The Court finds that the Board set out a clear and correct statement of the law with respect to this subject.

 

 

[11]           The Board stated that refugee claimants bear the burden of rebutting the presumption of state protection on a balance of probabilities. The Board considered a 2008 United Stated Department of State Report that recognized the continued strain in relations between ethnic Macedonians and ethnic Albanians in Macedonia and contained reports of agitation for ethnically separate schools. The Board held in paragraph 10 that there is discrimination in Macedonia between the majority Macedonians (64.2% of the population) and the minority Albanians (25.2% of the population). Based on the government’s response to that unrest, however, the Board found that the government is making serious efforts to protect its citizens and to prevent ethnic tensions from escalating. The Board further stated that the same report cited ongoing complaints by ethnic Albanians of official discrimination against them in Macedonia.

 

[12]           The Board then considered the applicants’ evidence regarding the discrimination that they suffered. The Board noted that the applicants knew when they married that they would face some discrimination. It recognized that their families did not support them, and referred to the supporting evidence provided by a cousin, both in oral testimony and in an affidavit, regarding the poor treatment that the applicants received from their families as a result of their marriage.

 

[13]           The Board considered, at para. 16, the principal applicant’s evidence regarding “the most serious incident that caused them to leave Macedonia”. The principal applicant’s ultimate response, which he provided only after being pushed to identify a single “most serious incident,” involved an altercation between himself and a neighbour who owned a competing convenience store. The case was apparently resolved by the courts, and the principal applicant ultimately sold his house and business to the same neighbour.

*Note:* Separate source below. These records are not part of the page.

[flow/design.v]
`timescale 1ns / 1ps
module bms_watchdog(
 input wire clk,
 input wire rst_n,
 input wire kick,
 output reg wd_fault
 );
 parameter time_out=24'd5000000;
 reg[23:0]wd_counter;
 always@(posedge clk )begin
  if(!rst_n)begin
      wd_counter<=24'd0;
      wd_fault<=1'b0;
      end
     else if(kick)begin
       wd_counter<=24'd0;
       wd_fault<=1'b0;
       end
     else if( wd_counter<time_out)begin
       wd_counter<=wd_counter+1'b1;
       wd_fault<=1'b0;
       end
     else begin
        wd_fault<=1'b1;
       end
      end
  endmodule
[flow/run.sh]
#!/bin/bash
# OpenROAD 26Q1-2900-gdf79404cd8, Yosys 0.63+post, stock flow scripts
make -C /OpenROAD-flow-scripts/flow DESIGN_CONFIG=/design/flow/config.mk WORK_HOME=/design/flow/orfs finish
[flow/config.mk]
export PLATFORM = sky130hd
export DESIGN_NAME = bms_watchdog
export DESIGN_NICKNAME = bms_watchdog
export VERILOG_FILES = /design/flow/design.v
export SDC_FILE = /design/flow/constraint.sdc
export NUM_CORES = 4
export LEC_CHECK = 1
export CORE_AREA = 10 10 86 86
export DIE_AREA = 0 0 96 96
[flow/constraint.sdc]
current_design bms_watchdog

set clk_period 7.1
set clk_io_pct 0.2

create_clock -name clk0 -period $clk_period [get_ports {clk}]

set non_clock_inputs [all_inputs -no_clocks]
set_input_delay [expr $clk_period * $clk_io_pct] -clock clk0 $non_clock_inputs
set_output_delay [expr $clk_period * $clk_io_pct] -clock clk0 [all_outputs]
==> out/qor.csv <==
stage,metric,value,unit
outcome,outcome,finished clean,
worst_setup_path,slowest_delay,0.65,ns
clocking,post_cts.repair.setup_buffers,0,
synth,top_cell_area_share,37.77,%
clocking,clock_sinks,25,
flow_run,cap_violations,0,
floorplanning,die_w,96,µm
detailed_routing,wire_per_inst,12.15,µm
detailed_routing,vias,1153,
clocking,cts_resized,0,
clocking,clk_latency,0.26,ns
timing,clock_skew,0.001928,ns
floorplanning,core,5540,µm²
synth,postSynthSeqShare,37.77,%
timing,final-hold-violation-count,0,
clocking,tritoncts.num_buffers,3,
clocking,cts_max_path_buffers,2,
timing,worstMarginPinSlew,0.8353,ns
timing,timing.final.ws_setup,4.404,ns
clocking,clk_pin_slew_worst_paths,0.08,ns
floorplanning,die_h,96,µm
synth,edf_count,0,
place,gp_congestion,0.8164,
cells_and_area,drive_gt1_share,5.625,%
power_and_ir_drop,pwr_density_cell,156.5,nW/µm²
floorplanning,initial_core_util,23.92,%
synth,ys.flop_type,dfxtp_1,
detailed_routing,diodes,0,
worst_setup_path,cp_data_required_time,7.26,ns
cells_and_area,regArea,500.5,µm²
worst_hold_path,hold_class,reg2reg,
floorplanning,io_pins,4,
clocking,cts_root_buf,clkbuf_8,
grt,grt_max_degree,22,
detailed_routing,drc,0,
timing,slew_viol_final,0,
synth,ys.flops,25,
cells_and_area,fillCellCount,635,
detailed_routing,via_per_inst,4.970,
synth,async_reset_ff_share,0,%
floorplanning,rows,27,
worst_setup_path,path_buffers,1,
flow_run,warnings,25,
synth,ys_types,40,
detailed_routing,drt_iter0_drc,72,
synth,ys_area,1325,µm²
cells_and_area,areaGrowthSynthToFinish,10.67,%
clocking,hold_buffers,0,
cells_and_area,combGateArea,789.5,µm²
synth,avgSynthCellArea,8.386,µm²
timing,relSlewSlack,44.32,%
place,place_ws,4.102,ns
grt,antenna_found_initial,0,
worst_setup_path,crit_type,in2reg,
timing,max_freq,0.3709,GHz
cells_and_area,fin_area,1466,µm²
worst_setup_path,path_max_fanout,21,
synth,ys_top_cells_by_area,"dfxtp_1 (38%), nor2_1 (5.1%), xor2_1 (4.6%)",
worst_setup_path,startpoint_type,input pin,
timing,period_needed,2.696,ns
synth,syn_area,1325,µm²
clocking,cts_max_level,1,
worst_setup_path,critPathTopFamily,simple AND/OR/NAND/NOR gates,
timing,tns,0,ns
synth,most_common_cell,dfxtp_1,
grt,grt_pass1_wl,4843,µm
grt,grtUsageTotal,6.350,%
worst_setup_path,cp.arrival,2.86,ns
power_and_ir_drop,peakVddDrop,0.06286,mV
place,dpl-instance-area,1421,µm²
place,port_buffers,3,
grt,first_global_vias,1008,
power_and_ir_drop,p_leak,0.4190,nW
clocking,cts_tree,built,
timing,min_period_over_period,37.98,%
place,dp_hpwl,2001,µm
worst_setup_path,end_kind,flop,
synth,synthTopCellsByCount,"dfxtp_1 (25), nor2_1 (18), nand2_1 (15)",
timing,setup_viol,0,
detailed_routing,firstDrtPassIters,4,
worst_setup_path,worstPathCellList,"clkdlybuf4s50_1, nand2b_1, nor2_1, a31o_1",
grt,grt-ovfl-total,0,
synth,yosys_warnings,1,
synth,top_area_cell,dfxtp_1,
timing,rsz0062_at_grt,false,
floorplanning,die_area,9216,µm²
worst_setup_path,slowest_stage,nand2b_1,
synth,yosysCellCount,158,
detailed_routing,ant_nets,0,
power_and_ir_drop,finalPower,0.2295,mW
synth,syn-instance-count,158,
detailed_routing,routed_wl,2818,µm
path summary, 6_finish.rpt:
kind | startpoint | end | slack, ns | cells after the start
worst min register to register | wd_counter[6] | wd_counter[6] | 0.49 | 2
worst min-delay path | wd_counter[6] | wd_counter[6] | 0.49 | 2
worst max register to register | wd_counter[16] | wd_counter[17] | 4.58 | 5
worst max-delay path | kick | wd_counter[7] | 4.40 | 4
metal layers:
metal / track usage (%) / part of all wire [%] / vias up
met4: 0.4914 / 1.1 / 0
met1: 8.960 / 52 / 537
met5: 0 / 0 / -
met2: 9.809 / 43 / 12
met3: 1.887 / 4.0 / 2
li1: - / - / 602
cell families after synthesis:
group / count (synthesis) / share of synthesized area (%)
buffers and inverters: 7 / 2.643
adders and majority gates: 1 / 0.9441
muxes: 2 / 1.511
DFF: 25 / 37.77
AOI/OAI and AO/OA: 39 / 21.63
and+or+nand+nor: 77 / 30.88
xor gates and xnor gates: 7 / 4.627
worst register-to-register path, delay by kind of cell (launching register included):
| kind | cells | cell delay (ns) |
|---|---|---|
| simple gates | 3 | 1.28 |
| compound gates | 2 | 0.79 |
| flops | 1 | 0.38 |
layout make-up:
| type | count | share of cell area [%] |
|---|---|---|
| Sequential cell | 25 | 34.13 |
| Timing Repair Buffer | 4 | 2.560 |
| Multi-Input combinational cell | 126 | 53.84 |
| Inverter | 1 | 0.2560 |
| Tap cell | 72 | 6.143 |
| Clock buffer | 4 | 3.072 |
placed cells by master, fill, tap and decap left out, drive strengths merged:
cell / n
dfxtp: 25
nor2: 19
nand2: 15
a21oi: 10
nand3: 8
or4: 7
o31ai: 7
xor2: 7
o211ai: 5
o21ai: 5
nand2b: 4
nand4: 4
or3: 4
nor3: 4
clkbuf: 4
nor4: 3
o2111ai: 3
clkdlybuf4s50: 3
nor2b: 2
a211o: 2
mux2i: 2
a31o: 2
and2: 2
or2: 2
a2111oi: 1
or4b: 1
nor4b: 1
and3: 1
a41oi: 1
inv: 1
o311ai: 1
o41ai: 1
a31oi: 1
ha: 1
buf: 1
state kept, by name, summed over array words and instances, names as in the netlist:
register and count:
wd_counter 24, wd_fault 1
through the flow:
stage / hold slack [ns] / utilization (%) / cells
6_report: 0.4873 / 26.47 / 232
5_1_grt: 0.5214 / 26.47 / 232
4_1_cts: 0.4933 / 26.47 / 232
3_5_place_dp: 0.4795 / 25.65 / 228
3_3_place_gp: 0.4755 / 25.65 / 228
2_1_floorplan: 0.4557 / - / 158
where the power goes:
group          leakage, nW  switching (mW)  internal (mW)
clock network       0.0228          0.0423         0.0401
registers            0.202        0.000574          0.141
logic                0.195         0.00372        0.00222
total                0.419          0.0466          0.183
No activity file was given, so power comes from the tool's default toggle rates.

The Board found that this incident was explicable by the business competition between the two, and that the state provided the applicants with help. As a result, the Board concluded that state protection was available to the claimants and that their problems did not amount to persecution.

 

[14]           At para. 17 the Board recognized, however, that the principal applicant stated that the incident with his neighbour was “not the deciding factor in leaving for the United States.” It noted that although the principal applicant claimed that matters were worse for them after the disintegration of the Yugoslavia, he was “unable to clearly explain what was better or worse after the Federation divided.” As a result, the Board found on a balance of probabilities that the onus of establishing a well-founded fear of persecution had not been discharged.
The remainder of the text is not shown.